What the task asks: Below are records; please set down exactly the lines from the first through the one containing "set_output_delay 0.152 -clock".

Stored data
____________

### config.mk
export PLATFORM = sky130hd
export DESIGN_NAME = spil_top
export DESIGN_NICKNAME = d
export VERILOG_FILES = /design/src/spil_top.v /design/src/spil_sync.v /design/src/spil_enh.v
export VERILOG_INCLUDE_DIRS = /design/src /design/src/src
export SDC_FILE = /design/constraint.sdc
export NUM_CORES = 1
export LEC_CHECK = 0
export BUFFER_PORTS_ARGS = -buffer_cell sky130_fd_sc_hd__buf_2
export CAP_MARGIN = 40
export CORE_ASPECT_RATIO = 1.4
export CORE_MARGIN = 2
export CORE_UTILIZATION = 45
export CTS_BUF_LIST = sky130_fd_sc_hd__clkbuf_8
export DETAILED_ROUTE_END_ITERATION = 12
export MAX_ROUTING_LAYER = met4
export PLACE_DENSITY = 0.7
export SYNTH_ARGS = -nofsm -noshare
export SYNTH_HDL_FRONTEND = slang
export SYNTH_SLANG_ARGS = --single-unit
### constraint.sdc
create_clock -name clock -period 3.04 [get_ports clock]
set_input_delay 0.152 -clock clock [delete_from_list [all_inputs] [get_ports clock]]
set_output_delay 0.152 -clock clock [all_outputs]
set_load 0.02 [all_outputs]
### src/spil_defs.vh
// constants for the serial port and interrupt logic
`ifndef SPIL_DEFS_VH
`define SPIL_DEFS_VH

// register offsets on the access port (memory-space cycles)
`define SPIL_OFS_VIC 8'h08
`define SPIL_OFS_SPC 8'h20
`define SPIL_OFS_GIE 8'h32
`define SPIL_OFS_RTC 8'h11
`define SPIL_OFS_OPM 8'h66
`define SPIL_OFS_EIS 8'h84

// alternate I/O port addresses of the serial port register
`define SPIL_IO_PORT_HI 8'he2
`define SPIL_IO_PORT_LO 8'he8

// serial port register fields
`define SPIL_SPC_CLK 0
`define SPIL_SPC_DAT 1
`define SPIL_SPC_CLK_IN 2
`define SPIL_SPC_DAT_IN 3
`define SPIL_SPC_EN 4

// video interrupt control fields
`define SPIL_VIC_START_FLAG 3
`define SPIL_VIC_START_IE 19
`define SPIL_VIC_STRETCH 24
// writable enables of the video interrupt control word
`define SPIL_VIC_WMASK 32'h0108_0000

// global enable, retrace control and mode fields
`define SPIL_GIE_BIT 4
`define SPIL_RTC_ARM 4
`define SPIL_RTC_DIS 5
`define SPIL_OPM_ENH 0

// enhanced status: status in 7:0, enables in 15:8
`define SPIL_EIS_NSRC 8
`define SPIL_EIS_EN_LSB 8

// reset values
`define SPIL_SPC_RST 32'h0000_0003
`define SPIL_VIC_RST 32'h0000_0000
`define SPIL_CTL8_RST 8'h00

`endif

### src/spil_top.v
// serial port pins, start detect and interrupt combining
`timescale 1ns/1ps
`include "spil_defs.vh"

// Functional notes
// - bus pins are never driven unless the enable bit is one
// - enabled and control bit zero pulls that pin low
// - reads return live clock and data pin levels
// - released bus: data falling with clock high is a start
// - start with its enable set sets flag and requests interrupt
// - with the enable bit one, stretch enable holds clock low while start flag pending
// - alt strap low at reset: port strap picks one of two addresses
// - interrupt pin low only with global enable set, any mode
// - VGA mode: retrace only, disable zero and armed bit one
// - writing arm bit zero clears retrace interrupt; write one re-arms
// - enhanced mode: eight sources, each enabled, cleared, with status
// - pin stays asserted until every status bit is cleared
module spil_top (
    // clock and reset
    input wire clock,
    input wire rstn,
    // register access port
    input wire acc_io,
    input wire [7:0] acc_addr,
    input wire acc_wr,
    input wire acc_rd,
    input wire [31:0] acc_wdata,
    output reg [31:0] acc_rdata,
    // serial clock pin
    input wire serial_clock_pin_i,
    output reg serial_clock_pin_o,
    output reg serial_clock_pin_oe_n,
    // serial data pin
    input wire serial_data_pin_i,
    output reg serial_data_pin_o,
    output reg serial_data_pin_oe_n,
    // reset straps
    input wire port_address_strap,
    input wire alt_port_enable_strap,
    // interrupt event pulses
    input wire vretrace_evt,
    input wire [6:0] engine_evt,
    // interrupt pin, active low
    output reg interrupt_pin_n
);
    // register state
    reg [31:0] spc_r;
    reg [31:0] vic_r;
    reg [7:0] gie_r;
    reg [7:0] rtc_r;
    reg [7:0] opm_r;
    reg alt_en_r;
    reg alt_hi_r;
    reg vga_pend_r;
    reg sda_prev_r;
    reg [31:0] rd_nxt;
    wire [3:0] pins_s;
    wire scl_s;
    wire sda_s;
    wire strap_port_s;
    wire strap_alt_s;
    wire [7:0] eis_status;
    wire [7:0] eis_enable;
    wire eis_any;
    wire io_hit;
    wire spc_sel;
    wire vic_wr;
    wire rtc_wr;
    wire start_seen;
    wire start_flag_nxt;
    wire drive_clk;
    wire drive_dat;
    wire irq_nxt;
    wire vga_pend_nxt;
    // per-register selects and strobes
    wire spc_wr;
    wire gie_wr;
    wire opm_wr;
    wire eis_wr;
    wire vic_sel;
    wire gie_sel;
    wire rtc_sel;
    wire opm_sel;
    wire eis_sel;
    // clock drive and interrupt terms
    wire clk_sw_low;
    wire clk_stretch;
    wire vga_irq;
    wire mode_irq;

    // memory-space decode of one register offset
    // an I/O cycle never hits a memory offset
    function mem_hit;
        input io;
        input [7:0] addr;
        input [7:0] ofs;
        begin
            mem_hit = !io && (addr == ofs);
        end
    endfunction

    // pins and straps come from outside the clock domain; the chain is
    // not reset so that straps reach the capture flops while reset holds
    spil_sync u_sync (
        .clock(clock),
        .async_in({alt_port_enable_strap, port_address_strap,
            serial_data_pin_i, serial_clock_pin_i}),
        .sync_out(pins_s)
    );
    assign scl_s = pins_s[0];
    assign sda_s = pins_s[1];
    assign strap_port_s = pins_s[2];
    assign strap_alt_s = pins_s[3];

    assign io_hit = acc_io && alt_en_r && (acc_addr ==
        (alt_hi_r ? `SPIL_IO_PORT_HI : `SPIL_IO_PORT_LO));
    assign spc_sel = io_hit || mem_hit(acc_io, acc_addr, `SPIL_OFS_SPC);
    assign vic_wr = acc_wr && mem_hit(acc_io, acc_addr, `SPIL_OFS_VIC);
    assign rtc_wr = acc_wr && mem_hit(acc_io, acc_addr, `SPIL_OFS_RTC);

    // one select per register keeps read mux and write paths in step
    assign vic_sel = mem_hit(acc_io, acc_addr, `SPIL_OFS_VIC);
    assign gie_sel = mem_hit(acc_io, acc_addr, `SPIL_OFS_GIE);
    assign rtc_sel = mem_hit(acc_io, acc_addr, `SPIL_OFS_RTC);
    assign opm_sel = mem_hit(acc_io, acc_addr, `SPIL_OFS_OPM);
    assign eis_sel = mem_hit(acc_io, acc_addr, `SPIL_OFS_EIS);

    // write strobes; the serial register answers on either port
    assign spc_wr = acc_wr && spc_sel;
    assign gie_wr = acc_wr && gie_sel;
    assign opm_wr = acc_wr && opm_sel;
    assign eis_wr = acc_wr && eis_sel;

    // falling data with clock high, bus released by us
    // an edge, not a level, so a data line held low counts once
    assign start_seen = !drive_dat && !drive_clk && scl_s
        && sda_prev_r && !sda_s;

    // flag set only when enabled; set beats a software clear
    assign start_flag_nxt = (start_seen && vic_r[`SPIL_VIC_START_IE])
        || (vic_r[`SPIL_VIC_START_FLAG]
        && !(vic_wr && acc_wdata[`SPIL_VIC_START_FLAG]));

    // drive only when enabled; control bit zero pulls low
    assign drive_dat = spc_r[`SPIL_SPC_EN] && !spc_r[`SPIL_SPC_DAT];
    // software asks for the clock low
    assign clk_sw_low = !spc_r[`SPIL_SPC_CLK];
    // clock stretch while the start flag is pending
    assign clk_stretch = vic_r[`SPIL_VIC_STRETCH]
        && vic_r[`SPIL_VIC_START_FLAG];
    // stretch also needs the enable bit: a disabled port must
    // never touch the bus, at the cost of no wait states while off
    assign drive_clk = spc_r[`SPIL_SPC_EN] && (clk_sw_low || clk_stretch);

    // retrace latches only when armed and not disabled
    // writing the arm bit to zero clears the pending retrace
    assign vga_pend_nxt = rtc_r[`SPIL_RTC_ARM] && !(rtc_wr
        && !acc_wdata[`SPIL_RTC_ARM]) && (vga_pend_r
        || (vretrace_evt && !rtc_r[`SPIL_RTC_DIS]));

    // a set disable bit masks a retrace that is still pending
    assign vga_irq = vga_pend_r && !rtc_r[`SPIL_RTC_DIS];
    // mode picks VGA retrace or the enhanced sources
    assign mode_irq = opm_r[`SPIL_OPM_ENH] ? eis_any : vga_irq;
    // gate every source with the global enable
    assign irq_nxt = gie_r[`SPIL_GIE_BIT]
        && (vic_r[`SPIL_VIC_START_FLAG] || mode_irq);

    // enhanced sources: retrace plus seven engine events
    spil_enh u_enh (
        .clock(clock),
        .rstn(rstn),
        .evt({engine_evt, vretrace_evt}),
        .wr(eis_wr),
        .wdata(acc_wdata[15:0]),
        .status_r(eis_status),
        .enable_r(eis_enable),
        .any_r(eis_any)
    );

    // read mux, unmapped offsets read zero
    // live pin bits bypass the register so a read sees the bus itself
    always @* begin
        rd_nxt = 32'h0000_0000;
        if (spc_sel) begin
            rd_nxt = spc_r;
            rd_nxt[`SPIL_SPC_CLK_IN] = scl_s;
            rd_nxt[`SPIL_SPC_DAT_IN] = sda_s;
        end else if (vic_sel) begin
            rd_nxt = vic_r;
        end else if (gie_sel) begin
            rd_nxt = {24'h00_0000, gie_r};
        end else if (rtc_sel) begin
            rd_nxt = {24'h00_0000, rtc_r};
        end else if (opm_sel) begin
            rd_nxt = {24'h00_0000, opm_r};
        end else if (eis_sel) begin
            rd_nxt = {16'h0000, eis_enable, eis_status};
        end
    end

    // straps caught on every edge while reset is held; reset must last
    // three cycles or more to clear the synchroniser, and a strap that
    // moves after release is ignored until the next reset
    always @(posedge clock) begin
        if (!rstn) begin
            // alternate port only with alt strap low
            alt_en_r <= !strap_alt_s;
            alt_hi_r <= strap_port_s;
        end
    end

    // start edge history and retrace pending state
    always @(posedge clock) begin
        if (!rstn) begin
            vga_pend_r <= 1'b0;
            sda_prev_r <= 1'b1;
        end else begin
            sda_prev_r <= sda_s;
            vga_pend_r <= vga_pend_nxt;
        end
    end

    // read data loads on the read strobe and stands until the next read
    always @(posedge clock) begin
        if (!rstn) begin
            acc_rdata <= 32'h0000_0000;
        end else if (acc_rd) begin
            acc_rdata <= rd_nxt;
        end
    end

    // serial port register; its status bits are read only
    always @(posedge clock) begin
        if (!rstn) begin
            spc_r <= `SPIL_SPC_RST;
        end else if (spc_wr) begin
            spc_r <= {27'h000_0000, acc_wdata[`SPIL_SPC_EN],
                2'b00, acc_wdata[1:0]};
        end
    end

    // video interrupt control: writes reach the two enables only, the
    // flag follows its own set and clear term so a write cannot set it
    always @(posedge clock) begin
        if (!rstn) begin
            vic_r <= `SPIL_VIC_RST;
        end else begin
            if (vic_wr) begin
                vic_r <= acc_wdata & `SPIL_VIC_WMASK;
            end
            vic_r[`SPIL_VIC_START_FLAG] <= start_flag_nxt;
        end
    end

    // byte-wide control registers
    always @(posedge clock) begin
        if (!rstn) begin
            gie_r <= `SPIL_CTL8_RST;
            rtc_r <= `SPIL_CTL8_RST;
            opm_r <= `SPIL_CTL8_RST;
        end else begin
            if (gie_wr) begin
                gie_r <= acc_wdata[7:0];
            end
            if (rtc_wr) begin
                rtc_r <= acc_wdata[7:0];
            end
            if (opm_wr) begin
                opm_r <= acc_wdata[7:0];
            end
        end
    end

    // pin drivers, all registered; the pin value is fixed low and only
    // the enable moves, so a released pin never glitches high
    always @(posedge clock) begin
        if (!rstn) begin
            serial_clock_pin_o <= 1'b0;
            serial_data_pin_o <= 1'b0;
            serial_clock_pin_oe_n <= 1'b1;
            serial_data_pin_oe_n <= 1'b1;
        end else begin
            serial_clock_pin_o <= 1'b0;
            serial_data_pin_o <= 1'b0;
            // released pin lets pull-ups set the level
            serial_clock_pin_oe_n <= !drive_clk;
            serial_data_pin_oe_n <= !drive_dat;
        end
    end

    always @(posedge clock) begin
        if (!rstn) begin
            interrupt_pin_n <= 1'b1;
        end else begin
            interrupt_pin_n <= !irq_nxt;
        end
    end
endmodule

### src/spil_sync.v
// two-stage synchroniser for pin inputs
`timescale 1ns/1ps
module spil_sync (
    // clock
    input wire clock,
    // asynchronous levels in, synchronised levels out
    input wire [3:0] async_in,
    output reg [3:0] sync_out
);
    reg [3:0] meta_r;

    // first stage feeds only the second; no reset, so a strap level
    // passes through while the rest of the block is held in reset
    always @(posedge clock) begin
        meta_r <= async_in;
        sync_out <= meta_r;
    end
endmodule

### src/spil_enh.v
// enhanced-mode interrupt sources: status, enables, clears
`timescale 1ns/1ps
`include "spil_defs.vh"
module spil_enh (
    // clock and reset
    input wire clock,
    input wire rstn,
    // source event pulses, one bit per source
    input wire [7:0] evt,
    // register write
    input wire wr,
    input wire [15:0] wdata,
    // state
    output reg [7:0] status_r,
    output reg [7:0] enable_r,
    output reg any_r
);
    wire [7:0] status_nxt;

    // set beats clear; only enabled sources latch
    assign status_nxt = (status_r & ~(wr ? wdata[7:0] : 8'h00))
        | (evt & enable_r);

    // write one to a status bit clears it
    always @(posedge clock) begin
        if (!rstn) begin
            status_r <= `SPIL_CTL8_RST;
            enable_r <= `SPIL_CTL8_RST;
            any_r <= 1'b0;
        end else begin
            status_r <= status_nxt;
            if (wr)
                enable_r <= wdata[15:`SPIL_EIS_EN_LSB];
            any_r <= |status_nxt;
        end
    end
endmodule

==> results of run 1 <==
==> worst max-delay path, cell delays in order, from the launching register on <==
cell and delay, ns:
edfxtp_1 0.40, or3b_1 0.37, a2111oi_0 0.49, or2_1 0.36, nor3b_1 0.13, a31o_1 0.26
==> Yosys cell counts (all sizes together) (2+ instances only) <==
| cell | number | area (sq um) |
|---|---|---|
| o21a | 2 | 15.0 |
| nand3 | 41 | 205 |
| nand3b | 3 | 22.5 |
| o21ai | 10 | 50.0 |
| nor3b | 3 | 22.5 |
| nor4 | 4 | 25.0 |
| nand2b | 12 | 75.1 |
| a222oi | 2 | 20.0 |
| o211a | 2 | 20.0 |
| o2111a | 4 | 45.0 |
| nor2 | 20 | 75.1 |
| nor3 | 6 | 50.1 |
| nand2 | 73 | 274 |
| mux2i | 11 | 110 |
| dfxtp | 78 | 1560 |
| or4bb | 2 | 22.5 |
| buf | 23 | 160 |
| inv | 7 | 26.3 |
| or4 | 2 | 18.8 |
| a22oi | 6 | 45.0 |
| o41ai | 8 | 115 |
| edfxtp | 2 | 60.1 |
| nor2b | 2 | 12.5 |
| a21oi | 57 | 285 |
| or3b | 3 | 26.3 |
| or2 | 2 | 12.5 |
| clkbuf | 18 | 67.6 |
==> sequential cells by signal, indices dropped and copies added, names as in the netlist, 4 cells and up <==
name,flops
u_enh.enable_r,8
acc_rdata,18
u_sync.meta_r,4
u_sync.sync_out,4
rtc_r,8
u_enh.status_r,8
gie_r,8
opm_r,8
==> routing by layer <==
| layer | part of all wire (%) | track usage, % | vias up |
|---|---|---|---|
| met5 | 0 | - | - |
| met4 | 4.0 | 14.4 | 0 |
| met3 | 5.9 | 3.09 | 26 |
| met2 | 49 | 36.3 | 124 |
| met1 | 41 | 25.6 | 1429 |
| li1 | - | - | 1534 |
==> worst max path at each step <==
stage                                      endpoint  slack, ns  cells after the start
after global routing      acc_rdata[7]$_SDFFE_PN0P_       0.79                      5
final                     acc_rdata[7]$_SDFFE_PN0P_       0.93                      5
after global placement        rtc_r[2]$_SDFFE_PN0N_       0.78                      6
after floorplan              u_enh.any_r$_SDFF_PN0_       1.17                      7
after detailed placement      rtc_r[7]$_SDFFE_PN0N_       0.78                      6
after CTS                 acc_rdata[7]$_SDFFE_PN0P_       0.91                      5
==> area by class of cell <==
| class | instances | area, sq um | area share (%) |
|---|---|---|---|
| Clock inverter | 6 | 53.8 | 1.33 |
| Inverter | 7 | 26.3 | 0.648 |
| Multi-Input combinational cell | 300 | 1690 | 41.7 |
| Clock buffer | 10 | 138 | 3.40 |
| Timing Repair Buffer | 73 | 400 | 9.88 |
| Tap cell | 100 | 125 | 3.09 |
| Sequential cell | 80 | 1620 | 40.0 |
==> stage by stage <==
step / power, mW / hold slack, ns / cells
after CTS: 1.98 / 0.0327 / 576
after floorplan: 1.19 / 0.180 / 428
after detailed placement: 1.23 / 0.259 / 556
final: 1.97 / 0.0417 / 576
after global routing: 2.04 / 0.0515 / 576
after global placement: 1.23 / 0.255 / 556
==> repair_timing <==
action	in CTS	in global routing
hold buffers	4	0
setup buffers	0	0
endpoints found under the hold margin	4	0
==> power by group through the flow <==
stage | Clock (mW) | Combinational [mW] | Sequential [mW]
global placement | 0 | 0.137 | 1.09
floorplan | 0 | 0.0920 | 1.09
finish | 0.758 | 0.145 | 1.07
global route | 0.815 | 0.157 | 1.07
detailed placement | 0 | 0.140 | 1.09
CTS | 0.769 | 0.144 | 1.07
==> cells by family after synthesis <==
family | count (synthesis)
AOI/OAI and AO/OA | 97
buffers and inverters | 48
other | 1
and+or+nand+nor | 176
DFF | 80
muxes | 11
==> qor.yml, run 1 <==
floorplanning:
  core_area_sq_um: 7650
  start_util_pct: 45.8
  die_area_sq_um: 8530
  die_height_um: 108
  boundaryPins: 94
  die_x_um: 78.6
  rows: 38
finish:
  antenna_cells: 0
  syn2layout_area_growth_pct: 15.5
  final_util_pct: 53.0
  layout_commonest_cell: "dfxtp_1"
  drive_gt1_share_pct: 20.4
  fillers: 760
  fin_area_sq_um: 4050
  layout_common_cells: "dfxtp_1 (78), nand2_1 (73), buf_2 (63), a21oi_1 (57), nand3_1 (41)"
  final_nets: 528
setup_path:
  critPathLaunch: "alt_hi_r$_DFFE_PN_"
  r2r_cells: 5
  cp_data_arrival_time_ns: 2.37
  reg2reg_setup_slack_ns: 0.93
  crit_type: "reg2reg"
  critPathMaxFanout: 6
  start_kind: "flop"
  r2r-end: "acc_rdata[7]$_SDFFE_PN0P_"
  worstPathRequired_ns: 3.29
  r2r-start: "alt_hi_r$_DFFE_PN_"
  setup.worst_path.end_class: "flop"
global_route:
  grt_use_total_pct: 22.3
  grt_antenna_before_repair: 0
  overflow: 0
  grt_max_degree: 52
  grt_pass1_wl_mm: 14.2
  grt_pass1_vias: 2909
min_path:
  hp-class: "in2reg"
  whs_path_depth: 3
  min_from: "acc_wdata[13]"
  hold_end: "u_enh.enable_r[5]$_SDFFE_PN0N_"
outcome:
  outcome: "finished clean"
clock_network:
  cts_resized: 0
  cts-root-buf: "clkbuf_8"
  clk_pin_slew_ns: 0.08
  clk_path_buf_depth: 2
  cts_tree: "built"
  cts_max_level: 3
  cts_sinks: 80
  clock_latency_ns: 0.35
  cts_made_buffers: 9
timing:
  hold_viol: 0
  slew_headroom_pct: 52.5
  drv_slew: 0
  rsz0062_at_grt: "no"
  fmax_mhz: 473
  setup_ws_ns: 0.926
  setup_viol: 0
  worstMarginPinSlew_ns: 0.710
  timing.clock.skew_ns: 0.00910
  fin_tns_setup_ns: 0
  fin_crit_ns: 2.11
  period_share_pct: 69.5
yosys:
  synth_cells: 413
  synthFlopType: "dfxtp_1"
  synth.cell_area_sq_um: 3510
  synth_edf_count: 2
  synthMuxAreaShare_pct: 3.14
  yosysWarnings: 0
  synth_cell_type_count: 46
  synth-xor-area-share_pct: 0
  syn_avg_cell_area_sq_um: 8.49
  synth-compound-area-share_pct: 18.5
  yosys.area_share.simple_pct: 24.8
  ys_ff_latch: 80
  synthAdderAreaFrac_pct: 0
  yosysSeqAreaShare_pct: 46.2
  async_flop_share_pct: 0
  synth_top_family_by_area: "simple AND/OR/NAND/NOR gates"
power:
  pwr-share-comb_pct: 7.4
  power_leakage_nw: 1.62
  p_sw_uw: 470
  p_int_mw: 1.50
  p_seq_share_pct: 54.2
  powerDensity_nw_per_um2: 486
  clkPwrFrac_pct: 38.5
  ir_drop_mv: 0.293
  p_sw_share_pct: 23.9
route:
  detail_route.first_pass.iterations: 5
  drtIter0Drc: 241
  drc: 0
  routed_via_density: 5.40
  finalWirelength_mm: 8.90
  dr_total_vias: 3113
  wl_per_cell_um: 15.4
  ant_nets: 0
place:
  hpwl_mm: 6.17
  postPlaceCellArea_sq_um: 3820
  pre_cts_slack_ns: 0.778
  numPortBuffers: 63
  gp_congestion: 0.900
job:
  drv_cap: 0
Note: power is estimated with default switching activity, not from simulation.
==> run 2: changes to the inputs <==
- PLACE_DENSITY: 0.7 -> 0.73
- clock period: 3.04 -> 1.8 ns (I/O delays scaled with it)
==> run 2 against run 1 <==
  * Clock skew is 0.0048 ns higher
  * Wire length rose by 8.2%
  * Sequential share of layout area decreased by 3.6 points
  * Sequential power up 68%
  * Die area unchanged
  * Worst hold slack lost 0.033 ns
  * Core utilization is 5.2 points higher
  * Final area increased by 9.9%
  * Largest cell class unchanged
  * Largest power group unchanged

____________

Answer box:
### config.mk
export PLATFORM = sky130hd
export DESIGN_NAME = spil_top
export DESIGN_NICKNAME = d
export VERILOG_FILES = /design/src/spil_top.v /design/src/spil_sync.v /design/src/spil_enh.v
export VERILOG_INCLUDE_DIRS = /design/src /design/src/src
export SDC_FILE = /design/constraint.sdc
export NUM_CORES = 1
export LEC_CHECK = 0
export BUFFER_PORTS_ARGS = -buffer_cell sky130_fd_sc_hd__buf_2
export CAP_MARGIN = 40
export CORE_ASPECT_RATIO = 1.4
export CORE_MARGIN = 2
export CORE_UTILIZATION = 45
export CTS_BUF_LIST = sky130_fd_sc_hd__clkbuf_8
export DETAILED_ROUTE_END_ITERATION = 12
export MAX_ROUTING_LAYER = met4
export PLACE_DENSITY = 0.7
export SYNTH_ARGS = -nofsm -noshare
export SYNTH_HDL_FRONTEND = slang
export SYNTH_SLANG_ARGS = --single-unit
### constraint.sdc
create_clock -name clock -period 3.04 [get_ports clock]
set_input_delay 0.152 -clock clock [delete_from_list [all_inputs] [get_ports clock]]
set_output_delay 0.152 -clock clock [all_outputs]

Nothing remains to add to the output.